In the end, you’ll have to compromise between security and efficacy.
One of my go-to solutions is using Package or Project Parameters. While this isn’t completely secure, it does allow you to control access across multiple environments and multiple deployments. I’d like to share an example from my Biml repository on GitHub. You can find this code in the ParametersAndConnections folder. You’ll find a BimlStudio and a BimlExpress solution there. For this blog, I’ll cover this code from the BimlExpress solution.
Open \Biml\ParametersAndConnections\BimlExpress\ParametersAndConnections_BE\ParametersAndConnections_BE.sln and you’ll see an empty solution with a single BimlScript: BimlScript.biml. Open that script and you’ll see connections defined at the top.
Notice I’ve hard coded the connection strings for all four connections: ADONET_AdventureWorks_Package, ADONET_AdventureWorks_Project, OLEDB_AdventureWorks_Package, and OLEDB_AdventureWorks_Project. While most are using integrated security, ADONET_AdventureWorks_Package is not. It’s using username and password, and you can see both in plain text.
Even if I had separated my connections into a separate biml file, and made that biml file a parameterized BimlScript that took username and password. Then stored the username and password into an encrypted table, developers would still be able to get the password into plain text. Simply call the parameterized BimlScript, and write the output to a file using the GetBiml() function.
If we didn’t allow the BimlScript to get the password plain text, we wouldn’t be able to use the connection node(s) for later parts of our Biml Solution. Thus the compromise has to come somewhere.
Next in BimlScript.biml, we build a single package. You can see in lines 20 – 29 and 34 – 35, that I’ve tested a few different scenarios. The Connections node in the Packages\Package node is where we start using Project Parameters.
Feel free to try different combinations of Parameters here and generate your own resulting packages. As long as you are referencing Project Parameters named: ADONET_ConnectionString, OLEDB_ConnectionString, DatabaseName, UserName, or Password, you’ll be ok. If you want to create more Project Parameters, you have to create those manually when using BimlExpress. Adding them in the Projects\PackageProject\Parameters node will not add them to the Project.params file in this solution. Feel free to test it and see for yourself.
There are no current plans to add this to BimlExpress at this time. This code will work from BimlStudio, adding new parameters to a generated SSIS project.
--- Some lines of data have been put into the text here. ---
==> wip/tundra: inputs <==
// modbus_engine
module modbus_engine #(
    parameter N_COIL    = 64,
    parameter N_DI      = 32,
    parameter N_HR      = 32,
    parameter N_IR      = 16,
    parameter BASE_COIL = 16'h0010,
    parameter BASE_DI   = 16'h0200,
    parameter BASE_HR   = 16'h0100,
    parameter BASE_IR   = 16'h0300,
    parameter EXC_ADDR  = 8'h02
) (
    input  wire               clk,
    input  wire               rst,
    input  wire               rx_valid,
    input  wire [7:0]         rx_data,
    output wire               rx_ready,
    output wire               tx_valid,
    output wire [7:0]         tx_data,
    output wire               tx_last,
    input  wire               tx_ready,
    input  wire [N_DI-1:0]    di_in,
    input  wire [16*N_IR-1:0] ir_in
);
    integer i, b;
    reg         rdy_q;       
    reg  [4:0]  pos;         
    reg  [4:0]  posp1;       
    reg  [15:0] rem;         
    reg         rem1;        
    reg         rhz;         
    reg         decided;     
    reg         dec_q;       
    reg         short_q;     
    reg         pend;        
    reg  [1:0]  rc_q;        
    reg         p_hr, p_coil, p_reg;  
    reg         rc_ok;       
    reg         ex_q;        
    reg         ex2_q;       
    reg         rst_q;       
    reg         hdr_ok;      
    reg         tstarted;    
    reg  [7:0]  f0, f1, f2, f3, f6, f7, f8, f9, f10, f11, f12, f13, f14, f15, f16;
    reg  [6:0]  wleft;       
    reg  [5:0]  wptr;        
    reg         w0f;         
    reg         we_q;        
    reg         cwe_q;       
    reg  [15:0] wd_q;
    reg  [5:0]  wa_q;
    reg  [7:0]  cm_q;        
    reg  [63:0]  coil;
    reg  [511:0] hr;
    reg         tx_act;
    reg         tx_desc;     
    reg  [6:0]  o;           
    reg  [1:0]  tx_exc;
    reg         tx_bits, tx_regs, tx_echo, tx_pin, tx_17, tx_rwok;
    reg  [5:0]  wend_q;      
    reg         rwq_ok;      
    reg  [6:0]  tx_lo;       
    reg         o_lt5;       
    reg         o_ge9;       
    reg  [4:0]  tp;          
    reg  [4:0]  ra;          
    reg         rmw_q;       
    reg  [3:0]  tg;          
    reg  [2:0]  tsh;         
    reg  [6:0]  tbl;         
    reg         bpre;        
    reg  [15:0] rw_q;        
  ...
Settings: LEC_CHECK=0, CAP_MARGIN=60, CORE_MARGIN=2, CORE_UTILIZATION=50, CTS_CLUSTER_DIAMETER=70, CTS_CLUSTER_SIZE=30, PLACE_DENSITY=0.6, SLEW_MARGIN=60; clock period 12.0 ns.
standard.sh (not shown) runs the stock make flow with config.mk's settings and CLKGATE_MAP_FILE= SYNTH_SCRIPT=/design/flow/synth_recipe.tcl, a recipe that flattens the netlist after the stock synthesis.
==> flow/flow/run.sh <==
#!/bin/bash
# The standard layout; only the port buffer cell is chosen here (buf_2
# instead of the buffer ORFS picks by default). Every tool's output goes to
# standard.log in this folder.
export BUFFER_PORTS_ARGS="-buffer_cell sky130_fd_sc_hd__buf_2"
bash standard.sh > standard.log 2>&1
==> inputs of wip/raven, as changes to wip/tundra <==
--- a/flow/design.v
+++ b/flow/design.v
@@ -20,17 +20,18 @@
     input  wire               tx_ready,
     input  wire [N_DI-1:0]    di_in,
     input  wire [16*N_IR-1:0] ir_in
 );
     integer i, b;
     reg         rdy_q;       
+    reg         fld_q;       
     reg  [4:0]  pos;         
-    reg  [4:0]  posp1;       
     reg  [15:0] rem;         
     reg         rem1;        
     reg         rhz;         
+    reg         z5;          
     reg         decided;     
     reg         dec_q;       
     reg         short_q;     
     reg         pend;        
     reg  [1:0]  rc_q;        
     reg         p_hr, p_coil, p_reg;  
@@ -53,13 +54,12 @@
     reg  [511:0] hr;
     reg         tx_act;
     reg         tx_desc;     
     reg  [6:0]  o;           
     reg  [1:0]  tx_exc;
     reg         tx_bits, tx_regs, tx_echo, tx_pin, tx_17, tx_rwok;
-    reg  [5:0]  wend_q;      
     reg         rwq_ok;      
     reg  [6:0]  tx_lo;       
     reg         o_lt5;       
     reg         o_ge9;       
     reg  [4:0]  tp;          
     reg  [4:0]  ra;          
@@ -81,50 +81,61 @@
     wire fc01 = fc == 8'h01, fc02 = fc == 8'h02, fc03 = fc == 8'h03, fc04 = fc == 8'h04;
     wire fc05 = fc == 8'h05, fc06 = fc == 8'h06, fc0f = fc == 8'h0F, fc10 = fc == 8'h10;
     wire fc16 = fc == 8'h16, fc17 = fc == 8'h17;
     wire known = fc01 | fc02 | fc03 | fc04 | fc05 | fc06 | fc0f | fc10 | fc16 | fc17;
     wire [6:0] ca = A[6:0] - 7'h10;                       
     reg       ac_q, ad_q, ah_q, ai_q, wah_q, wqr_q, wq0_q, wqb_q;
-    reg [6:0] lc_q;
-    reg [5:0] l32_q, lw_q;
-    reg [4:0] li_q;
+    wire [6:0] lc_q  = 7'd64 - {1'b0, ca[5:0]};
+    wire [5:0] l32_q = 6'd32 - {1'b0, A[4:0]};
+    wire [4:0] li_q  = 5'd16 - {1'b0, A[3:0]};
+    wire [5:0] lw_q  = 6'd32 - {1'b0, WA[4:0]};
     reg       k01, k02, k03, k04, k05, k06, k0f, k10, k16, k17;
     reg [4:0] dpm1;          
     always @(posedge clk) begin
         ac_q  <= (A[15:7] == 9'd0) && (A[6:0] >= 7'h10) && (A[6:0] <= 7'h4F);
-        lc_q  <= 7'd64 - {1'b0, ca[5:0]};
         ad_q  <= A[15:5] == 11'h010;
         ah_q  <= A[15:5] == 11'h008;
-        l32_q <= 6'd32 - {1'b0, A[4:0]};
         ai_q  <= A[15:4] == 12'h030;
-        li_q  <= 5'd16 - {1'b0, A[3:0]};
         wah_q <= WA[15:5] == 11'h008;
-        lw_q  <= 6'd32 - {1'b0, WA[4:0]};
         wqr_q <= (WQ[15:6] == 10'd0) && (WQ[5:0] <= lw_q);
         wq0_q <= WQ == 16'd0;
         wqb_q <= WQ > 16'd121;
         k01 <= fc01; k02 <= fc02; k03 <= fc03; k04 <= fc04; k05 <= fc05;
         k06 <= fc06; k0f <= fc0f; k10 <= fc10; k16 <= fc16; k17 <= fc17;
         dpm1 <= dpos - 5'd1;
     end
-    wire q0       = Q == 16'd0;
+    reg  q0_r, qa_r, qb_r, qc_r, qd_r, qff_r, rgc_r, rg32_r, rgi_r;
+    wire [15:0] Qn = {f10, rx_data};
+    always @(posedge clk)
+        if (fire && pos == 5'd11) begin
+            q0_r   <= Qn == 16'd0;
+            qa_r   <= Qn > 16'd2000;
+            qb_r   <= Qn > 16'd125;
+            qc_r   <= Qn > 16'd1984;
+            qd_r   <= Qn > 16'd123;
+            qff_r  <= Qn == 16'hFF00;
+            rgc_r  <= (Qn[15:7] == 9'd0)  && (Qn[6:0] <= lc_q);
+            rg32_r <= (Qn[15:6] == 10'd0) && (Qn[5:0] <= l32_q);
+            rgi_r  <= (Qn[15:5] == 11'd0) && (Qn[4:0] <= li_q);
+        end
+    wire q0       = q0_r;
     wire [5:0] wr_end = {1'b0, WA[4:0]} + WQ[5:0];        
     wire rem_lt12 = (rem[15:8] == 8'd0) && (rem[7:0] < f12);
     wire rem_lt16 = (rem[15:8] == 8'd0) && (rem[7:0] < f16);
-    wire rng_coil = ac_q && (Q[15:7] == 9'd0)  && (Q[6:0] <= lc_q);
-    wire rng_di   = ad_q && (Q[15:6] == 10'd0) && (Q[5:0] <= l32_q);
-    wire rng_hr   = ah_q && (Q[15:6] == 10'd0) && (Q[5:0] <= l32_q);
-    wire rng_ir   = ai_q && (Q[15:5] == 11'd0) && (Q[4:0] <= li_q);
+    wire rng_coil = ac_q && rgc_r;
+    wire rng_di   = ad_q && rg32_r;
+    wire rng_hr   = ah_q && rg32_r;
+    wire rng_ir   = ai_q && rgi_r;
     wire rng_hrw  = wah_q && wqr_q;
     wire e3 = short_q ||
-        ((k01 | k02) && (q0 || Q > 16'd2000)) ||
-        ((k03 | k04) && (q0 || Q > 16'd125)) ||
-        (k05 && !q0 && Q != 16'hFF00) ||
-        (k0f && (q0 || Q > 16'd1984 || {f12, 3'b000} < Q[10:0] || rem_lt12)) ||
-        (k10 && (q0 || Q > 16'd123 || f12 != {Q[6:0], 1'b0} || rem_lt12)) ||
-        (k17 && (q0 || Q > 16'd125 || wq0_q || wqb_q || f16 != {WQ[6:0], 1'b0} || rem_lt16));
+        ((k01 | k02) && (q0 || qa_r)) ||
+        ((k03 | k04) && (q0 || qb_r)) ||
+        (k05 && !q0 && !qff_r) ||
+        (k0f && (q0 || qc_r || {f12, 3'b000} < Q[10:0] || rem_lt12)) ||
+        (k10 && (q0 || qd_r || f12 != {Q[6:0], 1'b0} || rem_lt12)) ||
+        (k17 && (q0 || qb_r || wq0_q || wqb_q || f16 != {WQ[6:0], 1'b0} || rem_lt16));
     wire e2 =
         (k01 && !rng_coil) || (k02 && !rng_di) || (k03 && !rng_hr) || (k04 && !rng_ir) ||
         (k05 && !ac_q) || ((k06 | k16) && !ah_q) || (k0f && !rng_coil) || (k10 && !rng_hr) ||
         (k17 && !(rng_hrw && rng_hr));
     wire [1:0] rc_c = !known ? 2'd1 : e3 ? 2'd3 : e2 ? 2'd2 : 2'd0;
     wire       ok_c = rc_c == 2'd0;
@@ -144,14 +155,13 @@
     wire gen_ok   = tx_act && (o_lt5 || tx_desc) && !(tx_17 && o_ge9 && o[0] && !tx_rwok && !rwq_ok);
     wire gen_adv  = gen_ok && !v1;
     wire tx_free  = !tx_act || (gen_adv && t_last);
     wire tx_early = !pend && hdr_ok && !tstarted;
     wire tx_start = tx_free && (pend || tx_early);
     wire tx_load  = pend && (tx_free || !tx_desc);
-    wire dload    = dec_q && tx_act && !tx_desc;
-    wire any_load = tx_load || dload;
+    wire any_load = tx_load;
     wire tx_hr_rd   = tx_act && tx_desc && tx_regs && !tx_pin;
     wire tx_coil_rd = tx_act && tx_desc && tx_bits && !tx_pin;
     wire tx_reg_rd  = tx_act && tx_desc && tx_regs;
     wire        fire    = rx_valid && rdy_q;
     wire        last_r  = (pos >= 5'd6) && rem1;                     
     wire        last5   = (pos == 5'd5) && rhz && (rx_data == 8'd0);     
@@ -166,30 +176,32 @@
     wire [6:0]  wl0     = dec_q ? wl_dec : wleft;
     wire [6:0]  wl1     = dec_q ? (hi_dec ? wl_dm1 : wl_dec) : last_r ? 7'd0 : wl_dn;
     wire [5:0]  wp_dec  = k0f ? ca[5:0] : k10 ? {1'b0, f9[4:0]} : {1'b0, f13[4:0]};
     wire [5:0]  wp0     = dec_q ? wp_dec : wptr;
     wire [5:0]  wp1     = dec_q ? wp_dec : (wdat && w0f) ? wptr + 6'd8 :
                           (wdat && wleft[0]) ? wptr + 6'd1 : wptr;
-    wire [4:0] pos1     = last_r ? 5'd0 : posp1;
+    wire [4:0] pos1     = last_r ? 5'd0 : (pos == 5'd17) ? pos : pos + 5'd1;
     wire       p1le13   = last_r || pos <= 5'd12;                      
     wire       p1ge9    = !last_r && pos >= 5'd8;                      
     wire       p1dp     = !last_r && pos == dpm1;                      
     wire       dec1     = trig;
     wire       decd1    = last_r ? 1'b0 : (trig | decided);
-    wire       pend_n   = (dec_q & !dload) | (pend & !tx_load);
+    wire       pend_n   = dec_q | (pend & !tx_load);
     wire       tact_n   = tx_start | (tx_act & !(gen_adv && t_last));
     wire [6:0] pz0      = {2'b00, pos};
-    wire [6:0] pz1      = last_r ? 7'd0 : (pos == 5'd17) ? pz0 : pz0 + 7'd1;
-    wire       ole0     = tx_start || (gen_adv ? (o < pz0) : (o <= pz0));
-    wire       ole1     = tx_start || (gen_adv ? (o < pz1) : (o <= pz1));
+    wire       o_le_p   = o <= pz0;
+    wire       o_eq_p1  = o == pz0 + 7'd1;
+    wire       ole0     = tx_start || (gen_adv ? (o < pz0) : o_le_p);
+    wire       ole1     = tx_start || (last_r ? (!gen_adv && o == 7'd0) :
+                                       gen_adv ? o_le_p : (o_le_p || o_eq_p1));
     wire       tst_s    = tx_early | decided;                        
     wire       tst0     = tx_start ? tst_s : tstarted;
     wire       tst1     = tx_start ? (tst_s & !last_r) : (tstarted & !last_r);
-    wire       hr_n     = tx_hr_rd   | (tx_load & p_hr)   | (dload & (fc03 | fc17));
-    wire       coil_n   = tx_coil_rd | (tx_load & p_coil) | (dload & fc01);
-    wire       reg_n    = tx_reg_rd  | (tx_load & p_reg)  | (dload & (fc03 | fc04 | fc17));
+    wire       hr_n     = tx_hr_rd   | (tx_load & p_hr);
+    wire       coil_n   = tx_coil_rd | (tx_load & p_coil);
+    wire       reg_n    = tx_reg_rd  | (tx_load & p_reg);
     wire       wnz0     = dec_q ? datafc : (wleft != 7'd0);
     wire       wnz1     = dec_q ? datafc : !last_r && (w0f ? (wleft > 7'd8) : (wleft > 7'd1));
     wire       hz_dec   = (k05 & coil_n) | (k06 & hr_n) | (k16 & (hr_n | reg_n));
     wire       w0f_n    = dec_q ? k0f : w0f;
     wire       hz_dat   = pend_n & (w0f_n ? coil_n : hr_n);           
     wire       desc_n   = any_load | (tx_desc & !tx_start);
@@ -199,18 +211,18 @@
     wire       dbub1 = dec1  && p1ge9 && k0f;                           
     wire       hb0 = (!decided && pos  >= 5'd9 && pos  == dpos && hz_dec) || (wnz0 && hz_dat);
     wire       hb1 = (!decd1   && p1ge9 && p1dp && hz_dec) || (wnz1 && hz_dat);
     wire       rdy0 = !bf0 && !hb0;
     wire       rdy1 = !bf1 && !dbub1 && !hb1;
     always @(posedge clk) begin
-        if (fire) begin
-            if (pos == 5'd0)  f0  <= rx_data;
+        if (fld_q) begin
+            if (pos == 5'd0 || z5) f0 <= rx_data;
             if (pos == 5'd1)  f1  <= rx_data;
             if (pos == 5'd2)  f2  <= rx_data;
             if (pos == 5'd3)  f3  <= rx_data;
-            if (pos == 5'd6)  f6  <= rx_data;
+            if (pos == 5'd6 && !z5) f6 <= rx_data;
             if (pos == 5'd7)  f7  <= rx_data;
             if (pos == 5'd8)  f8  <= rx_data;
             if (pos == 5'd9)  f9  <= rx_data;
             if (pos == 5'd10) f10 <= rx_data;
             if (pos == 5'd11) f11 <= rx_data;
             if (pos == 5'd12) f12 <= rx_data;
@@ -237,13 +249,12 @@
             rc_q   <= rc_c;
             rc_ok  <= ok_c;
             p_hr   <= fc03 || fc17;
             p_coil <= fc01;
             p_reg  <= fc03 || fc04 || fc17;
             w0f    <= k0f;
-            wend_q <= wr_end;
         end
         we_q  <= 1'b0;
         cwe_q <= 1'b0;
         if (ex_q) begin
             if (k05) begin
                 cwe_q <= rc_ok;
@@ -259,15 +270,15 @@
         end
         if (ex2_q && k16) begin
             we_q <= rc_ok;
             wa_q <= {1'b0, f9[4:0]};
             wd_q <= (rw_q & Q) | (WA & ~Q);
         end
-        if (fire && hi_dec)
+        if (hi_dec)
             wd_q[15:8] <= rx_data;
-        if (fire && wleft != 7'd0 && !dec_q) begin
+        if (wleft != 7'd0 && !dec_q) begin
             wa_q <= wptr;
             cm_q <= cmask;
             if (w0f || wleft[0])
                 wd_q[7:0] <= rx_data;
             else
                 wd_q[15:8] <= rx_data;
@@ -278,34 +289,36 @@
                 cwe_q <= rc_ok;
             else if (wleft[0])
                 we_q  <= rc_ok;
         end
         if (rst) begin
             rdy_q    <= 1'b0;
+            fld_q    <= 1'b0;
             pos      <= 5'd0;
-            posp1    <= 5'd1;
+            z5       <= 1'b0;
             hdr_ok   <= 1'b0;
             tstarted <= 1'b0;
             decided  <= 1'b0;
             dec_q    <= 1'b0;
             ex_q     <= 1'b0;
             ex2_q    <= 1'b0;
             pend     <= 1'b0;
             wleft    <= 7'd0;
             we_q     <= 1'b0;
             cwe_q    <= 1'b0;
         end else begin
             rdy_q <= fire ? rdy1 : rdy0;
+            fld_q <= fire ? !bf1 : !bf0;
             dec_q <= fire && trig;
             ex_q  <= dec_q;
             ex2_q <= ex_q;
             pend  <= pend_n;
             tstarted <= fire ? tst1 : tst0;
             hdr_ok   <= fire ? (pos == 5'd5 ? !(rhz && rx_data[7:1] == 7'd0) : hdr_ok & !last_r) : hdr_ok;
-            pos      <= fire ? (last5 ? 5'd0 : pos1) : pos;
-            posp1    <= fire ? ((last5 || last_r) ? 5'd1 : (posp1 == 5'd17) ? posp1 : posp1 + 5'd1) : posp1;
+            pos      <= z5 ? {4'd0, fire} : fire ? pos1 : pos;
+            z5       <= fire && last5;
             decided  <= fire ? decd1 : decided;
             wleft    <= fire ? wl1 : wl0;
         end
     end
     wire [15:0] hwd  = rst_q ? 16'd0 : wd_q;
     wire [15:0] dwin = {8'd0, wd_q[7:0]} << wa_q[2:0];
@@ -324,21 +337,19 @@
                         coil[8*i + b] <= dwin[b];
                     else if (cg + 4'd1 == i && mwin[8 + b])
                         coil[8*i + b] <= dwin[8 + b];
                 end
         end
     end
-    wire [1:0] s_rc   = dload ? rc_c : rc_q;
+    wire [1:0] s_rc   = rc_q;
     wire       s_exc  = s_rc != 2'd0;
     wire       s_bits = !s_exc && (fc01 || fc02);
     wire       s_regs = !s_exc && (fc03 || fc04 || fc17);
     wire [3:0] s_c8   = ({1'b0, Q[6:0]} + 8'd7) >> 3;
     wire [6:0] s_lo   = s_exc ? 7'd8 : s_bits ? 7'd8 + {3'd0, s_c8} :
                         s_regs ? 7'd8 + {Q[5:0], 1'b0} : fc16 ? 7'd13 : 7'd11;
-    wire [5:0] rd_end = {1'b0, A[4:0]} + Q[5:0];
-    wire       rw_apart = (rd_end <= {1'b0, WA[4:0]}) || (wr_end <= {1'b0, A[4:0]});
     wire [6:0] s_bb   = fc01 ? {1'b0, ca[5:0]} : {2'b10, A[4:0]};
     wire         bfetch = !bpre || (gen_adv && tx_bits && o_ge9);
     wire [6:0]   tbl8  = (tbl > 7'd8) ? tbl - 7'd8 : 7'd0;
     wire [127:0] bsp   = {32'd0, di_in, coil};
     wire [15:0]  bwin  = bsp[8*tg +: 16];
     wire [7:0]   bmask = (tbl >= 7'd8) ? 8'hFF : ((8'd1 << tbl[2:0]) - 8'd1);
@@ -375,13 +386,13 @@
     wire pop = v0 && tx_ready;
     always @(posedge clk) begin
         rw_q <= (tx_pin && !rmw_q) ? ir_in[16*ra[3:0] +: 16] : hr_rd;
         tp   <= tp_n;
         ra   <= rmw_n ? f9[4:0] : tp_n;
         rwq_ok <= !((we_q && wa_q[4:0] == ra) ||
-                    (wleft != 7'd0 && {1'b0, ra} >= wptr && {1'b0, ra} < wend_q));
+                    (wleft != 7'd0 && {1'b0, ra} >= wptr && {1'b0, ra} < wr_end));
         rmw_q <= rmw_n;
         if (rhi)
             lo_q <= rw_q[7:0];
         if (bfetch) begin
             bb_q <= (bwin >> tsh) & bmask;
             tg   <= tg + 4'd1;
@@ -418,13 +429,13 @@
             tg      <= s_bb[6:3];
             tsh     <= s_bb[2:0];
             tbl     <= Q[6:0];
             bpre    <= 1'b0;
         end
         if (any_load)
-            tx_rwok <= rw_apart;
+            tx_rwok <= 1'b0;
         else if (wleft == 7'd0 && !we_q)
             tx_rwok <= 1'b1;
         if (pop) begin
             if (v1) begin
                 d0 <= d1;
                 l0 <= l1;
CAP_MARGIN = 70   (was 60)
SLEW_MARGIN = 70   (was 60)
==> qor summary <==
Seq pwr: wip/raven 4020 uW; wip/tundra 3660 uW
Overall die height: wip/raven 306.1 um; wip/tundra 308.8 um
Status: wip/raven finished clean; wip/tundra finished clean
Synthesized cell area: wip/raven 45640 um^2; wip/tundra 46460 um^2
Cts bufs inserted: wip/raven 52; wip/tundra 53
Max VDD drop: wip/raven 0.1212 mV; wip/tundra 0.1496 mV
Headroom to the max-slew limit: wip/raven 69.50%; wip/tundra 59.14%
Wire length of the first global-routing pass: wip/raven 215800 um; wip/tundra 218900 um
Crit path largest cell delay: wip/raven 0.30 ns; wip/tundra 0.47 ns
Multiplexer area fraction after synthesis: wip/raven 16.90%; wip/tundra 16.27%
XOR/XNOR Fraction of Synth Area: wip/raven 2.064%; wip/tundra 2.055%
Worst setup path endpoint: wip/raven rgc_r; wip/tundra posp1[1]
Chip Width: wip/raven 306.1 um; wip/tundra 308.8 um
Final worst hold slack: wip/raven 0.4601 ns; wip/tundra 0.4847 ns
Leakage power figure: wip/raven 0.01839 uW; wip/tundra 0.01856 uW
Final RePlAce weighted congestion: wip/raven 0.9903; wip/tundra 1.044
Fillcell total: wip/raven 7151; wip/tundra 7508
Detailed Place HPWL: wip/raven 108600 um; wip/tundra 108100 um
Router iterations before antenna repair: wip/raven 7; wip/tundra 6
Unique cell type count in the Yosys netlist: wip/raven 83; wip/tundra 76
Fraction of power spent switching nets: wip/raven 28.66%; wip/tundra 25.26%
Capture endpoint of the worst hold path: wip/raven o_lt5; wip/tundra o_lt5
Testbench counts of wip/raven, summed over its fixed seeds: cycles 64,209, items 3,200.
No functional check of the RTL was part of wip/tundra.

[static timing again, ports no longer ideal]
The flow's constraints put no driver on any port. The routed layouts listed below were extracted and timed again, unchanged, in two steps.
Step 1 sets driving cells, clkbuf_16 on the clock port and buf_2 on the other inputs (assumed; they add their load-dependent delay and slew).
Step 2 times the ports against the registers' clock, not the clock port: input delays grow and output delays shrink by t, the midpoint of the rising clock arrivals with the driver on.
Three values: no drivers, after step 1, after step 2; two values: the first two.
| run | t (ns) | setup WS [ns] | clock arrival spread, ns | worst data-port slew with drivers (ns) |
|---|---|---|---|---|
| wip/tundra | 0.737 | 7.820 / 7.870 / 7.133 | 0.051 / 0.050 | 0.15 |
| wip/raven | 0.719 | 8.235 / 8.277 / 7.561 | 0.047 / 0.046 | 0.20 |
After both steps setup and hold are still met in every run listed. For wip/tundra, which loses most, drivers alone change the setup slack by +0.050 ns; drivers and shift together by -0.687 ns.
As you test using different Parameters to affect the different connections, you should find two things that make you stop and wonder. First, you cannot affect Project Connections with Project Parameters through BimlScript. I believe this is functioning as intended since you would configure Project Connections at runtime by passing the updated values through [catalog].set_execution_parameter_value.
Second, when you update a password through Parameters and Expressions, the password does not show up in the Connection Manager dialog box, yet at run time the package succeeds!
This is due to oddness in SSIS. If your Package and Project have the same protection level (EncryptSensitiveWithUserKey or EncryptSensitiveWithPassword) The Connection Manager doesn’t show the password, even when you save it. But when you Test Connection or run the package, the password is there. That same behavior is there when using Biml to create your Packages.
In the end, you’ll have to pick the amount of security you implement in your Biml Solution, just as you did in your SSIS solution. Just be sure you and the business are OK with the risks. While Biml is newer than most all of your ETL techniques, it doesn’t prevent you from using those old techniques, it simply allows you to use them as a framework instead of manually. Hopefully, this example shows how simple it is to use those older techniques for masking sensitive information.